Tom Hurndall’s killing exposed not just the deadly risks faced by unarmed activists in conflict zones but also the impunity with which violence against civilians and observers is too often carried out. He became, unwillingly, a symbol of the price paid by those who dare to bear witness to oppression.
His death also raised uncomfortable questions about Western complicity and the selective outrage of international politics. Would his story have been told at all if he had not been British? If his parents had not fought so relentlessly? If the camera in his hands had not captured the bleak realities that many would rather ignore?

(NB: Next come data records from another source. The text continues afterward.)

==> src/rtl/mesh_term_sink.sv <==
// mesh_term_sink: drains one mesh output port into a local FIFO read by the host.
// Define MESH_TERM_SINK_CHECK_EN to drop misrouted packets and count them in err_cnt.
module mesh_term_sink #(
    parameter int         pckg_sz    = 40,
    parameter int         fifo_depth = 4,
    parameter logic [3:0] MY_ROW     = 4'd0,
    parameter logic [3:0] MY_COL     = 4'd0,
    parameter logic [7:0] bdcst      = 8'hFF
) (
    input  logic               clk,
    input  logic               reset,
    input  logic               pndng,
    input  logic [pckg_sz-1:0] data_out,
    output logic               pop,
    output logic [pckg_sz-1:0] out_data,
    output logic               out_valid,
    input  logic               out_ready,
    output logic [15:0]        rx_cnt,
    output logic [15:0]        err_cnt,
    output logic               full
);

    localparam int AW = $clog2(fifo_depth);

    typedef enum logic [1:0] {IDLE, POP, SETTLE} state_t;

    state_t             state, next_state;
    logic [pckg_sz-1:0] mem [fifo_depth];
    logic [AW:0]        wr_ptr, rd_ptr;
    logic [pckg_sz-1:0] stage_data;
    logic               stage_valid;
    logic               host_read;
    logic               push;
    logic               match;

`ifdef MESH_TERM_SINK_CHECK_EN
    logic [7:0] dest;
    assign dest  = data_out[pckg_sz-9:pckg_sz-16];
    assign match = (dest == {MY_ROW, MY_COL}) || (dest == bdcst);
`else
    logic unused_cfg;
    assign unused_cfg = ^{MY_ROW, MY_COL, bdcst};
    assign match      = 1'b1;
`endif

    assign out_valid = (wr_ptr != rd_ptr);
    assign full      = (wr_ptr[AW] != rd_ptr[AW]) && (wr_ptr[AW-1:0] == rd_ptr[AW-1:0]);
    assign out_data  = out_valid ? mem[rd_ptr[AW-1:0]] : '0;
    assign host_read = out_ready && out_valid;
    assign push      = (state == SETTLE) && stage_valid;

    // A concurrent host read frees a slot, so a full FIFO may still start a pop.
    always_comb begin
        next_state = state;
        case (state)
            IDLE:    if (pndng && (!full || host_read)) next_state = POP;
            POP:     next_state = SETTLE;
            SETTLE:  next_state = IDLE;
            default: next_state = IDLE;
        endcase
    end

    always_ff @(posedge clk or negedge reset) begin
        if (!reset) begin
            state <= IDLE;
            pop   <= 1'b0;
        end else begin
            state <= next_state;
            pop   <= (next_state == POP);
        end
    end

    // The word is staged at the end of POP and written at the end of SETTLE.
    always_ff @(posedge clk or negedge reset) begin
        if (!reset) begin
            stage_data  <= '0;
            stage_valid <= 1'b0;
            rx_cnt      <= 16'd0;
        end else if (state == POP) begin
            stage_data  <= data_out;
            stage_valid <= match;
            if (match && rx_cnt != 16'hFFFF) rx_cnt <= rx_cnt + 16'd1;
        end else if (state == SETTLE) begin
            stage_valid <= 1'b0;
        end
    end

`ifdef MESH_TERM_SINK_CHECK_EN
    always_ff @(posedge clk or negedge reset) begin
        if (!reset) begin
            err_cnt <= 16'd0;
        end else if (state == POP && !match && err_cnt != 16'hFFFF) begin
            err_cnt <= err_cnt + 16'd1;
        end
    end
`else
    assign err_cnt = 16'd0;
`endif

    always_ff @(posedge clk or negedge reset) begin
        if (!reset) begin
            wr_ptr <= '0;
            rd_ptr <= '0;
        end else begin
            if (push)      wr_ptr <= wr_ptr + (AW+1)'(1);
            if (host_read) rd_ptr <= rd_ptr + (AW+1)'(1);
        end
    end

    always_ff @(posedge clk) begin
        if (push) mem[wr_ptr[AW-1:0]] <= stage_data;
    end

endmodule

==> config.mk <==
export PLATFORM = sky130hd
export DESIGN_NAME = mesh_term_sink
export DESIGN_NICKNAME = d
export VERILOG_FILES = /design/src/rtl/mesh_term_sink.sv
export SDC_FILE = /design/constraint.sdc
export NUM_CORES = 1
export LEC_CHECK = 0
export ABC_CLOCK_PERIOD_IN_PS = 3200
export BUFFER_PORTS_ARGS = -buffer_cell sky130_fd_sc_hd__buf_2
export CORE_AREA = 2 2 163 165
export DETAILED_ROUTE_END_ITERATION = 12
export DIE_AREA = 0 0 165 167
export PLACE_DENSITY = 0.6
export SYNTH_ARGS = -nofsm -noshare
export SYNTH_HDL_FRONTEND = slang
export SYNTH_SLANG_ARGS = --single-unit
==> constraint.sdc <==
create_clock -name clk -period 3.2 [get_ports clk]
set_input_delay 0.48 -clock clk [delete_from_list [all_inputs] [get_ports clk]]
set_output_delay 0.48 -clock clk [all_outputs]
set_load 0.01 [all_outputs]
==> metrics.cfg <==
[timing]
setup_violations = 0
finalSetupTns_ns = 0
post-route-min-period_ns = 2.928
slew_headroom = 0.3581
fin_crit_sh = 0.9150
slew_violations = 0
rsz0062_at_grt = false
timing.fmax_ghz = 0.3415
whs_ns = 0.1394
worst_pin_slew_ns = 0.9628
finalHoldViolations = 0
skew_ns = 0.009001

[die]
coreArea_um2 = 25760
die_w_um = 165
initial_core_util = 0.3462
num_rows = 59
ioPinCount = 119
chipHeight_um = 167
dieArea_um2 = 27560

[power]
power_frac_clock = 0.261
seqPwrFrac = 0.447
combPwrFrac = 0.292
p_per_area_nw_per_um2 = 950.0
p_int_mw = 6.986
ir_drop_mv = 0.4313
p_leak_nw = 3.955
p_sw_mw = 3.071
sw_frac_of_total = 0.3053

[setup_path]
r2r-end = rd_ptr[1]
critical_path.startpoint_type = flip-flop
crit_type = flip-flop to primary output
worstRegToRegCells = 4
critPathMaxFanout = 27
arrival_ns = 2.45
end_kind = primary output
r2r_slack_ns = 1.14
critical_path_required_ns = 2.72
r2r_start = rd_ptr[1]

[global_route]
globalRoute.totalOverflow = 0
grt_max_degree = 67
grt_usage = 0.1295
antenna_found_initial = 2
grt_first_pass_wirelength_um = 27200
grt_pass1_vias = 4794

[clock_network]
clock-sinks = 226
cts_tree = built
cts_setup_buffers = 0
cts_resized = 0
clock_latency_ns = 0.50
cts-buffers-inserted = 25
clockBufferDepth = 3
clockRootBuffer = clkbuf_16
cts_hold_buffers = 0
clk_pin_slew_worst_paths_ns = 0.06
htree_levels = 1

[yosys]
synth_compound_area_frac = 0.007435
synth.yosys.seq_area_share = 0.7239
synth-main-ff-cell = edfxtp_1
yosys_warnings = 0
syn_inst = 473
synth_top_family_by_area = multiplexers
syn_area_um2 = 8919
async_flop_share = 0.2920
ys_ff_latch = 226
synth_edf_count = 160
synthMuxAreaShare = 0.1591
avgSynthCellArea_um2 = 18.86
synth-simple-area-share = 0.05443
synthAdderAreaFrac = 0.01263
ys_types = 31
synth-xor-area-share = 0.01669

[place]
place_congestion = 0.8221
port_buffers = 102
hpwl_um = 11070

[min_path]
hold_path.class = input pin to asynchronous set/reset pin

[layout]
num-nets-final = 647
area_growth_pct = 18.70
final_cell_mix = edfxtp_1, buf_2, dfrtp_1, mux2_2, and2_1
fillerInstances = 2317
final_common_cell = edfxtp_1
layout-drive-gt1-share = 0.4036

[routing]
drcViolationCount = 0
dr.pass1.iters = 4
initialDrtViolationCount = 179
vias = 4477
drtAntennaViolNets = 0
routed_wl_um = 17670
wl_per_cell_um = 18.62
vias_per_cell = 4.718

[job]
cap_violations = 0

[status]
status = finished, final reports clean

per-layer routing:
metal,vias up,part of all wire,GRT usage
met1,2318,0.41,0.1589
met4,0,0.019,0.02836
met3,26,0.060,0.03487
met5,-,0,0
met2,100,0.51,0.2275
li1,2033,-,-
worst max path at each step:
stage / endpoint / cells after the start / slack, ns / startpoint
2_1_floorplan: mem[3][0] / 3 / 1.10 / state[0]
3_3_place_gp: out_data[3] / 4 / 0.78 / rd_ptr[1]
3_5_place_dp: out_data[24] / 5 / 0.77 / rd_ptr[1]
4_1_cts: out_data[24] / 5 / 0.22 / rd_ptr[1]
5_1_grt: out_data[24] / 5 / 0.14 / rd_ptr[1]
6_report: out_data[9] / 5 / 0.27 / rd_ptr[1]
synth_stat cells, drive strengths merged, types with 2 or more instances:
| master | count | area (um^2) |
|---|---|---|
| edfxtp | 160 | 4805 |
| dfrtp | 66 | 1652 |
| mux2 | 46 | 518.0 |
| and2 | 41 | 256.5 |
| mux4 | 40 | 900.9 |
| buf | 26 | 170.2 |
| clkbuf | 10 | 37.54 |
| nand2 | 10 | 37.54 |
| xnor2 | 10 | 87.58 |
| and3 | 9 | 56.30 |
| ha | 9 | 112.6 |
| nand4 | 8 | 50.05 |
| xor2 | 7 | 61.31 |
| inv | 5 | 18.77 |
| nand3 | 4 | 20.02 |
| nor3 | 4 | 20.02 |
| nor2 | 3 | 11.26 |
| o21ai | 3 | 15.01 |
| a31oi | 2 | 12.51 |
worst max-delay path, cell delays in order, from the launching register on:
cell	delay (ns)
dfrtp_2	0.73
xnor2_1	0.22
nand3_2	0.38
buf_12	0.30
and2_1	0.16
buf_2	0.14
power groups by stage:
stage                     sequential (mW)  combinational (mW)  clock, mW
after floorplan                      4.31                2.10          0
after global placement               4.49                2.98          0
after detailed placement             4.56                3.04          0
after CTS                            4.50                3.05       2.70
after global routing                 4.59                3.22       2.81
final                                4.49                2.94       2.62
state kept, by name, indices dropped and copies added (netlist names):
signal,count
mem,160
pop,1
rd_ptr,3
rx_cnt,16
stage_data,40
stage_valid,1
state,2
wr_ptr,3
cells by family (layout without fill, tap and decap cells):
logic type / Yosys count / in the layout
and+or+nand+nor: 83 / 83
adders and majority gates: 9 / 9
other: 1 / 18
buffers and inverters: 41 / 165
AOI/OAI and AO/OA: 10 / 10
muxes: 86 / 86
xor gates and xnor gates: 17 / 17
DFF: 226 / 226
area by class of cell:
| type | instances | area [um^2] | share of cell area |
|---|---|---|---|
| antenna | 2 | 5.005 | 0.0004728 |
| timing repair buffer | 115 | 623.1 | 0.05886 |
| sequential | 226 | 6461 | 0.6103 |
| inverter | 5 | 18.77 | 0.001773 |
| tap | 335 | 419.2 | 0.03959 |
| multi-input combinational | 221 | 2305 | 0.2177 |
| clock inverter | 15 | 110.1 | 0.01040 |
| clock buffer | 30 | 644.4 | 0.06087 |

Tom’s legacy is not just a foundation in his name or a few fleeting headlines. It is a challenge to journalists, to activists, to ordinary people, to refuse silence in the face of injustice. His life is a reminder that bearing witness is not a passive act. It is dangerous. It is defiant. And it is necessary.
In the end, Tom Hurndall gave everything for that belief. His courage continues to echo far beyond the streets of Rafah, in every image taken to hold power to account, in every voice raised against injustice, and in every moment someone chooses to stand between violence and the vulnerable.